Aim of the task. Could you copy every line of the data that contains the word "make"?

[[ Supplied material, beginning ]]

This design comes from an exercise in tuning for a short achievable clock period and few clock cycles per item on the open sky130 flow, not from production work.
Function was checked by simulation only, so behaviour that the tests miss may differ from the original.
Power figures rest on the tool's default switching activity, not on a simulated workload.

===== flow/design.v =====
package sp_pkg;
   localparam logic [5:0] OP_R    = 6'd0;
   localparam logic [5:0] OP_ANDI = 6'd1;
   localparam logic [5:0] OP_ORI  = 6'd2;
   localparam logic [5:0] OP_ADDI = 6'd3;
   localparam logic [5:0] OP_SUBI = 6'd4;
   localparam logic [5:0] OP_LW   = 6'd5;
   localparam logic [5:0] OP_SW   = 6'd6;
   localparam logic [5:0] OP_BEQ  = 6'd7;
   localparam logic [5:0] OP_BNE  = 6'd8;
   localparam logic [5:0] OP_LUI  = 6'd9;
   localparam logic [5:0] OP_J    = 6'd10;
   localparam logic [5:0] OP_JAL  = 6'd11;
   localparam logic [5:0] FN_AND = 6'd0;
   localparam logic [5:0] FN_OR  = 6'd1;
   localparam logic [5:0] FN_ADD = 6'd2;
   localparam logic [5:0] FN_SUB = 6'd3;
   localparam logic [5:0] FN_SLT = 6'd4;
   localparam logic [5:0] FN_SLL = 6'd5;
   localparam logic [5:0] FN_NOR = 6'd6;
   localparam logic [5:0] FN_JR  = 6'd7;
endpackage
module sp_alu (
   input  logic [31:0] a,
   input  logic [31:0] b,
   input  logic [4:0]  shamt,
   input  logic        op_and,
   input  logic        op_or,
   input  logic        op_add,
   input  logic        op_sub,
   input  logic        op_slt,
   input  logic        op_sll,
   input  logic        op_nor,
   input  logic        op_passb,
   output logic [31:0] result
);
   logic [31:0] sum;
   logic [31:0] diff;
   logic        lt;
   assign sum  = a + b;
   assign diff = a - b;
   assign lt   = (a[31] != b[31]) ? a[31] : diff[31];
   assign result = ({32{op_and}}   & (a & b))
                 | ({32{op_or}}    & (a | b))
                 | ({32{op_add}}   & sum)
                 | ({32{op_sub}}   & diff)
                 | ({32{op_slt}}   & {31'd0, lt})
                 | ({32{op_sll}}   & (a << shamt))
                 | ({32{op_nor}}   & ~(a | b))
                 | ({32{op_passb}} & b);
endmodule
module sp_multicycle
#(
   parameter int DATA_W      = 32,
   parameter int MEM_AW      = 12,
   parameter int MEM_TIMEOUT = 8,
   parameter int R0_ZERO     = 0
) (
   input  logic              clk,
   input  logic              rst_n,
   input  logic              in_valid,
   input  logic [31:0]       inst,
   output logic              out_valid,
   output logic [31:0]       inst_addr,
   output logic              err,
   output logic              mem_req,
   output logic              mem_we,
   output logic [MEM_AW-1:0] mem_addr,
   output logic [DATA_W-1:0] mem_wdata,
   input  logic [DATA_W-1:0] mem_rdata,
   input  logic              mem_ack
);
   localparam logic [1:0] S_IDLE = 2'd0;
   localparam logic [1:0] S_EX   = 2'd1;
   localparam logic [1:0] S_MEM  = 2'd2;
   localparam logic [1:0] S_RET  = 2'd3;
   logic [31:0] r [0:31];
   logic [1:0]  state;
   logic [2:0]  wait_cnt;
   logic [31:0] pc_q;
   logic [31:0] pc4_q;
   logic [31:0] a_q;
   logic [31:0] b_q;
   logic [25:0] iw_q;
   logic [31:0] br_q;
   logic [4:0]  wr_idx_q;
   logic        op_and_q, op_or_q, op_add_q, op_sub_q;
   logic        op_slt_q, op_sll_q, op_nor_q, op_passb_q;
   logic        b_imm_q, b_sext_q, b_lui_q;
   logic        wr_en_q, link_q, load_q, mem_q, store_q;
   logic        beq_q, bne_q, j_q, jr_q;
   logic [31:0] rdata_q;
   logic [5:0] op, fn;
   logic       is_r, r_alu, r_jr, r_ill;
   logic       d_andi, d_ori, d_addi, d_subi, d_lw, d_sw, d_beq, d_bne;
   logic       d_lui, d_j, d_jal, d_ill;
   assign op     = inst[31:26];
   assign fn     = inst[5:0];
   assign is_r   = (op == sp_pkg::OP_R);
   assign r_alu  = is_r && (fn < 6'd7);
   assign r_jr   = is_r && (fn == sp_pkg::FN_JR);
   assign r_ill  = is_r && (fn > 6'd7);
   assign d_andi = (op == sp_pkg::OP_ANDI);
   assign d_ori  = (op == sp_pkg::OP_ORI);
   assign d_addi = (op == sp_pkg::OP_ADDI);
   assign d_subi = (op == sp_pkg::OP_SUBI);
   assign d_lw   = (op == sp_pkg::OP_LW);
   assign d_sw   = (op == sp_pkg::OP_SW);
   assign d_beq  = (op == sp_pkg::OP_BEQ);
   assign d_bne  = (op == sp_pkg::OP_BNE);
   assign d_lui  = (op == sp_pkg::OP_LUI);
   assign d_j    = (op == sp_pkg::OP_J);
   assign d_jal  = (op == sp_pkg::OP_JAL);
   assign d_ill  = r_ill || (op > sp_pkg::OP_JAL);
   logic accept;
   assign accept = (state == S_IDLE) && in_valid;
   logic [15:0] imm;
   logic [31:0] sext;
   logic [31:0] b_op;
   logic [31:0] alu_res;
   logic [31:0] ea;
   logic        ea_ok;
   logic        eq;
   logic        taken;
   logic [31:0] npc;
   logic        we;
   logic [31:0] wr_data;
   assign imm  = iw_q[15:0];
   assign sext = {{16{imm[15]}}, imm};
   assign b_op = b_lui_q ? {imm, 16'h0000} :
                 !b_imm_q ? b_q :
                 b_sext_q ? sext : {16'h0000, imm};
   sp_alu u_alu (
      .a        (a_q),
      .b        (b_op),
      .shamt    (iw_q[10:6]),
      .op_and   (op_and_q),
      .op_or    (op_or_q),
      .op_add   (op_add_q),
      .op_sub   (op_sub_q),
      .op_slt   (op_slt_q),
      .op_sll   (op_sll_q),
      .op_nor   (op_nor_q),
      .op_passb (op_passb_q),
      .result   (alu_res)
   );
   assign ea    = a_q + sext;
   assign ea_ok = (ea[31:MEM_AW] == '0);
   assign eq    = (a_q == b_q);
   assign taken = (beq_q && eq) || (bne_q && !eq);
   assign npc   = jr_q  ? a_q :
                  j_q   ? {pc_q[31:28], iw_q, 2'b00} :
                  taken ? br_q : pc4_q;
   assign inst_addr = npc;
   assign mem_req   = (state == S_MEM) || ((state == S_EX) && mem_q && ea_ok);
   assign mem_we    = store_q;
   assign mem_addr  = ea[MEM_AW-1:0];
   assign mem_wdata = b_q;
   assign we      = out_valid && wr_en_q && !err;
   assign wr_data = load_q ? rdata_q : link_q ? pc4_q : alu_res;
   always_ff @(posedge clk or negedge rst_n) begin
      if (!rst_n) begin
         state     <= S_IDLE;
         wait_cnt  <= '0;
         out_valid <= 1'b0;
         err       <= 1'b0;
         rdata_q   <= '0;
      end else begin
         case (state)
            S_IDLE: begin
               if (in_valid) begin
                  out_valid <= !(d_lw || d_sw);
                  err       <= d_ill;
                  state     <= S_EX;
               end
            end
            S_EX: begin
               if (out_valid) begin
                  out_valid <= 1'b0;
                  err       <= 1'b0;
                  state     <= S_IDLE;
               end else if (!ea_ok) begin
                  out_valid <= 1'b1;
                  err       <= 1'b1;
                  state     <= S_RET;
               end else if (mem_ack) begin
                  rdata_q   <= mem_rdata;
                  out_valid <= 1'b1;
                  err       <= 1'b0;
                  state     <= S_RET;
               end else begin
                  wait_cnt  <= 3'd1;
                  state     <= S_MEM;
               end
            end
            S_MEM: begin
               if (mem_ack) begin
                  rdata_q   <= mem_rdata;
                  out_valid <= 1'b1;
                  err       <= 1'b0;
                  state     <= S_RET;
               end else if (wait_cnt == 3'(MEM_TIMEOUT - 1)) begin
                  out_valid <= 1'b1;
                  err       <= 1'b1;
                  state     <= S_RET;
               end else begin
                  wait_cnt  <= wait_cnt + 3'd1;
               end
            end
            default: begin
               out_valid <= 1'b0;
               err       <= 1'b0;
               state     <= S_IDLE;
            end
         endcase
      end
   end
   always_ff @(posedge clk or negedge rst_n) begin
      if (!rst_n) begin
         a_q        <= '0;
         b_q        <= '0;
         iw_q       <= '0;
         br_q       <= '0;
         wr_idx_q   <= '0;
         op_and_q   <= 1'b0;
         op_or_q    <= 1'b0;
         op_add_q   <= 1'b0;
         op_sub_q   <= 1'b0;
         op_slt_q   <= 1'b0;
         op_sll_q   <= 1'b0;
         op_nor_q   <= 1'b0;
         op_passb_q <= 1'b0;
         b_imm_q    <= 1'b0;
         b_sext_q   <= 1'b0;
         b_lui_q    <= 1'b0;
         wr_en_q    <= 1'b0;
         link_q     <= 1'b0;
         load_q     <= 1'b0;
         mem_q      <= 1'b0;
         store_q    <= 1'b0;
         beq_q      <= 1'b0;
         bne_q      <= 1'b0;
         j_q        <= 1'b0;
         jr_q       <= 1'b0;
      end else if (accept) begin
         a_q        <= r[inst[25:21]];
         b_q        <= r[inst[20:16]];
         iw_q       <= inst[25:0];
         br_q       <= pc4_q + {{14{inst[15]}}, inst[15:0], 2'b00};
         wr_idx_q   <= r_alu ? inst[15:11] : d_jal ? 5'd31 : inst[20:16];
         op_and_q   <= (r_alu && fn == sp_pkg::FN_AND) || d_andi;
         op_or_q    <= (r_alu && fn == sp_pkg::FN_OR)  || d_ori;
         op_add_q   <= (r_alu && fn == sp_pkg::FN_ADD) || d_addi;
         op_sub_q   <= (r_alu && fn == sp_pkg::FN_SUB) || d_subi;
         op_slt_q   <= (r_alu && fn == sp_pkg::FN_SLT);
         op_sll_q   <= (r_alu && fn == sp_pkg::FN_SLL);
         op_nor_q   <= (r_alu && fn == sp_pkg::FN_NOR);
         op_passb_q <= d_lui;
         b_imm_q    <= d_andi || d_ori || d_addi || d_subi;
         b_sext_q   <= d_addi || d_subi;
         b_lui_q    <= d_lui;
         wr_en_q    <= r_alu || d_andi || d_ori || d_addi || d_subi ||
                       d_lui || d_jal || d_lw;
         link_q     <= d_jal;
         load_q     <= d_lw;
         mem_q      <= d_lw || d_sw;
         store_q    <= d_sw;
         beq_q      <= d_beq;
         bne_q      <= d_bne;
         j_q        <= d_j || d_jal;
         jr_q       <= r_jr;
      end
   end
   always_ff @(posedge clk or negedge rst_n) begin
      if (!rst_n) begin
         pc_q  <= '0;
         pc4_q <= 32'd4;
         for (int i = 0; i < 32; i++) r[i] <= '0;
      end else if (out_valid) begin
         pc_q  <= npc;
         pc4_q <= npc + 32'd4;
         if (we) r[wr_idx_q] <= wr_data;
      end
   end
endmodule

===== flow/run.sh =====
#!/bin/bash
# synth_recipe.tcl (not shown) runs the flow's synth.tcl, then flattens the netlist and writes it again
# the make line also repeats each setting of config.mk as NAME=value (left out here)
make -C /OpenROAD-flow-scripts/flow DESIGN_CONFIG=/design/flow/config.mk WORK_HOME=/design/flow/orfs CLKGATE_MAP_FILE= SYNTH_SCRIPT=/design/flow/synth_recipe.tcl finish

===== flow/config.mk =====
export PLATFORM = sky130hd
export DESIGN_NAME = sp_multicycle
export DESIGN_NICKNAME = sp_multicycle
export VERILOG_FILES = /design/flow/design.v
export SDC_FILE = /design/flow/constraint.sdc
export NUM_CORES = 4
export LEC_CHECK = 0
export CAP_MARGIN = 20
export CORE_MARGIN = 2
export CORE_UTILIZATION = 40
export SLEW_MARGIN = 20

===== flow/constraint.sdc =====
create_clock -name core_clock -period 12.0 [get_ports {clk}]
set_input_delay 2.4000 -clock core_clock [delete_from_list [all_inputs] [get_ports {clk}]]
set_output_delay 2.4000 -clock core_clock [all_outputs]
set_load 0.01 [all_outputs]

[[ Supplied material, end ]]

Solution.
# the make line also repeats each setting of config.mk as NAME=value (left out here)
make -C /OpenROAD-flow-scripts/flow DESIGN_CONFIG=/design/flow/config.mk WORK_HOME=/design/flow/orfs CLKGATE_MAP_FILE= SYNTH_SCRIPT=/design/flow/synth_recipe.tcl finish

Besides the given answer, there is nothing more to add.